Now in HBase 98, the expectations are different. Since connections to regionservers are pooled and cached behind the scenes, HTable creation and destruction are light operations, and callers are expected to create and destroy them as needed for each set of calls. However doing something like this would break the assumptions of our use cases, as I mentioned in the previous slide we’re making big use of setAutoFlush false to buffer and batch our writes.

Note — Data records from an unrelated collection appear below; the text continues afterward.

<file path="config.mk">
export PLATFORM = sky130hd
export DESIGN_NAME = tape_char_to_punch_code_unit_flat
export DESIGN_NICKNAME = d
export VERILOG_FILES = /design/src/rtl/core/tcp_pkg.sv /design/src/rtl/core/tcp_ifs.sv /design/src/rtl/core/tcp_lookup.sv /design/src/rtl/core/tape_char_to_punch_code_unit.sv /design/src/flat_wrapper.sv
export SDC_FILE = /design/constraint.sdc
export NUM_CORES = 1
export LEC_CHECK = 0
export ABC_AREA = 1
export BUFFER_PORTS_ARGS = -buffer_cell sky130_fd_sc_hd__buf_2
export CAP_MARGIN = 20
export CORE_MARGIN = 2
export CORE_UTILIZATION = 30
export CTS_BUF_LIST = sky130_fd_sc_hd__clkbuf_2 sky130_fd_sc_hd__clkbuf_4 sky130_fd_sc_hd__clkbuf_8
export CTS_CLUSTER_SIZE = 14
export DETAILED_ROUTE_END_ITERATION = 8
export PLACE_DENSITY = 0.56
export SLEW_MARGIN = 25
export SYNTH_ARGS = -nofsm -noshare
export SYNTH_HDL_FRONTEND = slang
export SYNTH_SLANG_ARGS = --single-unit
export TNS_END_PERCENT = 20
</file>
<file path="constraint.sdc">
create_clock -name i_clk -period 2.9 [get_ports i_clk]
set_input_delay 0.29 -clock i_clk [delete_from_list [all_inputs] [get_ports i_clk]]
set_output_delay 0.29 -clock i_clk [all_outputs]
set_load 0.02 [all_outputs]
</file>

It seems like the 98 way to do this is to use HTableMultiplexer, but I identified several problems with trying to introduce this to our codebase.
the calling API into HTM is very different from our use of HTable, so it would require a lot of modifications. By itself this would not be a dealbreaker, except…
Unlike HTable which blocks when its buffer is full and it is trying to flush to HBase, HTableMultiplexer just returns false if a put would overflow the buffer… I decided this would be too much of a difference for how the calling code expects its HBase client to behave. But on top of that...
There is no way to ensure all data is flushed like there is with the flush() method in HTable. The best way I could come up with would be to stop all writes and then call getHTableMultiplexerStatus, which seemed like an expensive operation to be doing on a regular basis.
So we stuck with the original plan and cached our HTables and so far that seems to work as expected.
Now I’ll throw it back over to Rahul
Without good monitoring you can’t pinpoint your problems. It becomes especially hard to figure this out of 1000+ node clusters.
We store our data in tsd.
Your cluster is only as good as your poorest performing regionserver. Finding it quickly, diagnosing what is wrong is the trick.
Jstack is your friend, always profile and figure out where the bottlenecks are happening.